Start of Block
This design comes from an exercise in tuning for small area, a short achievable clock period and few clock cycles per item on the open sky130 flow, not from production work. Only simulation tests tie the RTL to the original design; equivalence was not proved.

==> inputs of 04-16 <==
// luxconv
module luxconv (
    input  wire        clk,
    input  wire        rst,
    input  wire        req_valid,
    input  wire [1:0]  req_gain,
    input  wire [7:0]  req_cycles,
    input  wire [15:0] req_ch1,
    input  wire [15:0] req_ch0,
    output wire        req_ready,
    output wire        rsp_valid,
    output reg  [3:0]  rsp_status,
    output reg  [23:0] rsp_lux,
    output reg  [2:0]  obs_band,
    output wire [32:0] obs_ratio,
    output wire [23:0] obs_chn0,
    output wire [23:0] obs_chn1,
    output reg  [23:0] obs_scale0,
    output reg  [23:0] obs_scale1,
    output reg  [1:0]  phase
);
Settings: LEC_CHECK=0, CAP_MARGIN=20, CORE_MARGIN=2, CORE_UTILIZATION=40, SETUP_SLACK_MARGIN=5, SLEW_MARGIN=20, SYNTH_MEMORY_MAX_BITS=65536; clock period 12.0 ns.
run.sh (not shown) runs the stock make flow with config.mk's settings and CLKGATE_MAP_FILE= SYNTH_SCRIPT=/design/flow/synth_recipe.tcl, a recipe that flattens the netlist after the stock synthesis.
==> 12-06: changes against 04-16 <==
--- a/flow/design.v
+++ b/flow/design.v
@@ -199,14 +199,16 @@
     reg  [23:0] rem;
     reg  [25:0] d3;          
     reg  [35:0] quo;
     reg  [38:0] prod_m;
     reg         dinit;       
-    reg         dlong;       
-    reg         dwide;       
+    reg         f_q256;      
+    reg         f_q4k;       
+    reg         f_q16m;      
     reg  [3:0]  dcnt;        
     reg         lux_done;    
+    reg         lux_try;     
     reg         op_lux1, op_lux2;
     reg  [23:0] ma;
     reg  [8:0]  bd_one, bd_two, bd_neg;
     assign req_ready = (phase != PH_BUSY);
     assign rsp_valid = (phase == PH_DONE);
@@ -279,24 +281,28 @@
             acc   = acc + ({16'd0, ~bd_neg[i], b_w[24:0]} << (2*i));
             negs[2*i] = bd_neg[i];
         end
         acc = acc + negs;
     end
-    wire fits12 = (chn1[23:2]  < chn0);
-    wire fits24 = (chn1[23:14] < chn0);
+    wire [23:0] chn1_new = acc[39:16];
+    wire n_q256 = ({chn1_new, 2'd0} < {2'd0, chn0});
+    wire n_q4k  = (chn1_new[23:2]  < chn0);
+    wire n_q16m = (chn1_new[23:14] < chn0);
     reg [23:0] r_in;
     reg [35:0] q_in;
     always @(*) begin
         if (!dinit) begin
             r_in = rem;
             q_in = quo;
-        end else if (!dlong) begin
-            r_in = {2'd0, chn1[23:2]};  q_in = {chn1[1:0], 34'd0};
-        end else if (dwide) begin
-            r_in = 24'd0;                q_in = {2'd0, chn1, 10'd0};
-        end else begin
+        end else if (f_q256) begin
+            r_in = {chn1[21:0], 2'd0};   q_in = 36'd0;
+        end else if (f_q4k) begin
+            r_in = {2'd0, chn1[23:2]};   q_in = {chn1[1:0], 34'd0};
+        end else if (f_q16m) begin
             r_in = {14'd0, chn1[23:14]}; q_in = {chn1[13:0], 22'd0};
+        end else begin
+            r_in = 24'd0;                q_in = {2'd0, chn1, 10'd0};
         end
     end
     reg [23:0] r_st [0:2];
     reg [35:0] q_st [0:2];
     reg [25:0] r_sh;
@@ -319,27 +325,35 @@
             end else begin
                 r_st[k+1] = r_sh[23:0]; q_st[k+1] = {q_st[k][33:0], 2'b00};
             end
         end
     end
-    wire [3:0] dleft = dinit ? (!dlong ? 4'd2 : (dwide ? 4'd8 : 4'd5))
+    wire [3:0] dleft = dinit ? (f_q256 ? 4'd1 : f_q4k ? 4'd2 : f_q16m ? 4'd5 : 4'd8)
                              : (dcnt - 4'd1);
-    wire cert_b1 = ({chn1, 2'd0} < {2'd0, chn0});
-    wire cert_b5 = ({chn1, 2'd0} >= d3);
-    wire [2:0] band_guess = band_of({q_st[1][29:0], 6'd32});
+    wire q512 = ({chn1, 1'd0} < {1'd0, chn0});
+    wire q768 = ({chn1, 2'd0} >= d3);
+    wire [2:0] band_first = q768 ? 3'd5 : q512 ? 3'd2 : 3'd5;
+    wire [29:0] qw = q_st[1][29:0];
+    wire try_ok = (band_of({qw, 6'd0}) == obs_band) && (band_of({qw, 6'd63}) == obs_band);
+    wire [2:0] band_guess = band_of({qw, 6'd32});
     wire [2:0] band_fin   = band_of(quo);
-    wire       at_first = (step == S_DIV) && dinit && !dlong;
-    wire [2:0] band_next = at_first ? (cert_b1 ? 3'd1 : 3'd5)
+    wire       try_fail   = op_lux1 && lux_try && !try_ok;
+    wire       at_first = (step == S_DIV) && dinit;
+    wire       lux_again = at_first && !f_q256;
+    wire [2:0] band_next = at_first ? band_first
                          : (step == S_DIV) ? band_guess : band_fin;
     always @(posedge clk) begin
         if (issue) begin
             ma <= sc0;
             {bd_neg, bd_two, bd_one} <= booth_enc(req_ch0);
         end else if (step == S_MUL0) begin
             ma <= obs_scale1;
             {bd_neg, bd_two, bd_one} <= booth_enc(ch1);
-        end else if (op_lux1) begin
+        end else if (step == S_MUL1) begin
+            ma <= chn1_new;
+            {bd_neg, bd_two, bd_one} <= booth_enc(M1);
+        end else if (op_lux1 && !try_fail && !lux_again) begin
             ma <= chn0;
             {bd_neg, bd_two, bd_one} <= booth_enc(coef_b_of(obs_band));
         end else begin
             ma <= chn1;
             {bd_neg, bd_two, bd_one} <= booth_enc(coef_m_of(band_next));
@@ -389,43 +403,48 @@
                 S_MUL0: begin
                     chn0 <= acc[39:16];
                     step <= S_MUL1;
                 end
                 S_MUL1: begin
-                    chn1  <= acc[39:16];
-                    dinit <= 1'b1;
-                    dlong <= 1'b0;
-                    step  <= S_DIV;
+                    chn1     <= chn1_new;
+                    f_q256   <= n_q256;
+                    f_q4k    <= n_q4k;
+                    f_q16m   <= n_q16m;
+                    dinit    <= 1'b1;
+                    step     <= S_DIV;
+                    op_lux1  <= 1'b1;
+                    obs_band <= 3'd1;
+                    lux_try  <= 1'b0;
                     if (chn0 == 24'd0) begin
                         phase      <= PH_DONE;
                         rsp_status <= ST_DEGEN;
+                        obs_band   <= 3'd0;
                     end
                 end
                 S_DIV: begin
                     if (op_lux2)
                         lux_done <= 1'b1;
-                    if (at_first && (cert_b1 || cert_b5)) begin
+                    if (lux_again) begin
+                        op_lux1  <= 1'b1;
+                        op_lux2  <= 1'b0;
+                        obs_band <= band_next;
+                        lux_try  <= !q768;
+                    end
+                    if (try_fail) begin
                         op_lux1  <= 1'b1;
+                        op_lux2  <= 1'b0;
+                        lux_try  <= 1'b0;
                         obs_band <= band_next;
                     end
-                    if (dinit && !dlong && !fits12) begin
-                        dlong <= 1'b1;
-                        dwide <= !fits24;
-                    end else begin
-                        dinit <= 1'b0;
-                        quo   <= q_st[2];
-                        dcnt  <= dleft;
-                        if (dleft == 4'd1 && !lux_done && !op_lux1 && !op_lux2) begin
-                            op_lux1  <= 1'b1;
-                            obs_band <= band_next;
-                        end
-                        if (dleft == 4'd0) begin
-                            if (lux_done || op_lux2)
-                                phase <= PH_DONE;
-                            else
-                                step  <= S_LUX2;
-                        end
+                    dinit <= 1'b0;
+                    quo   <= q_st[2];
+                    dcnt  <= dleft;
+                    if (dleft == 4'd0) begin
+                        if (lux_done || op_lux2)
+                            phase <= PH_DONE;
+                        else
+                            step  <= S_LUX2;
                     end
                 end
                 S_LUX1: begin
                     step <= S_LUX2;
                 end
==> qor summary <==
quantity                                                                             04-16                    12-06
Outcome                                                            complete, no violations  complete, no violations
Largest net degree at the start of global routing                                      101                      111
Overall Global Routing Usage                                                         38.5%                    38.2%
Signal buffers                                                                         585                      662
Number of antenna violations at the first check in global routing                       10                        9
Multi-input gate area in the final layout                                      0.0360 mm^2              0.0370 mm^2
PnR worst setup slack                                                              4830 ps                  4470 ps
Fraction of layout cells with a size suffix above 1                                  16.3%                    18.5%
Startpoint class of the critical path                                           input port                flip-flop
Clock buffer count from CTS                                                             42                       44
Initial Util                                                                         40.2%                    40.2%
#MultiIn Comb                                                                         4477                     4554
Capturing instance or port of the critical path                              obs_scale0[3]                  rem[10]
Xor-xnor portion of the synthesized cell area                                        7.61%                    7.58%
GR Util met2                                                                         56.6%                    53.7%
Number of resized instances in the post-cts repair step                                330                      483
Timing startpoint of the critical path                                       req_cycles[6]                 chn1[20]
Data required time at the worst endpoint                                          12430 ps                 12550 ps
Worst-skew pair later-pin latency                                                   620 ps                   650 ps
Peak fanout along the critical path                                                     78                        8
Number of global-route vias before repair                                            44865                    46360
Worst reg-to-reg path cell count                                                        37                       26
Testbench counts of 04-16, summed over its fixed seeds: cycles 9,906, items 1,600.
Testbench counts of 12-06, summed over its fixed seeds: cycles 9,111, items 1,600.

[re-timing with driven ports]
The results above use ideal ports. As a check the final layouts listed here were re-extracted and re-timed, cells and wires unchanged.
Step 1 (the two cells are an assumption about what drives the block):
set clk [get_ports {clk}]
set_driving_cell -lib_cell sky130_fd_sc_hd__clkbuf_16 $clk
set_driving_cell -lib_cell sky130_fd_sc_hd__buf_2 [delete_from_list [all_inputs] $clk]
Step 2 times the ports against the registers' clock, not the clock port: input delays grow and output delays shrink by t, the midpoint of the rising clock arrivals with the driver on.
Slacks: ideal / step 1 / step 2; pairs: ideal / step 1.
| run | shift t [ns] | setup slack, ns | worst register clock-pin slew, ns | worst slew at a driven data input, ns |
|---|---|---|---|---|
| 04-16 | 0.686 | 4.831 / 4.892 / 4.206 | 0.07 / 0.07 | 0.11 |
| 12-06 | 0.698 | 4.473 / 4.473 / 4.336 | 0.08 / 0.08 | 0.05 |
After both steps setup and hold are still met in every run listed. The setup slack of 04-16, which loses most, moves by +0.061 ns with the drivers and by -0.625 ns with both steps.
End of Block
=== Goal of the exercise ===
Above are the lines; repeat exactly the ones from the line containing "Worst reg-to-reg path" down to the line containing "Testbench counts of 04-16, summed", both inclusive.

=== Answer box ===
Worst reg-to-reg path cell count                                                        37                       26
Testbench counts of 04-16, summed over its fixed seeds: cycles 9,906, items 1,600.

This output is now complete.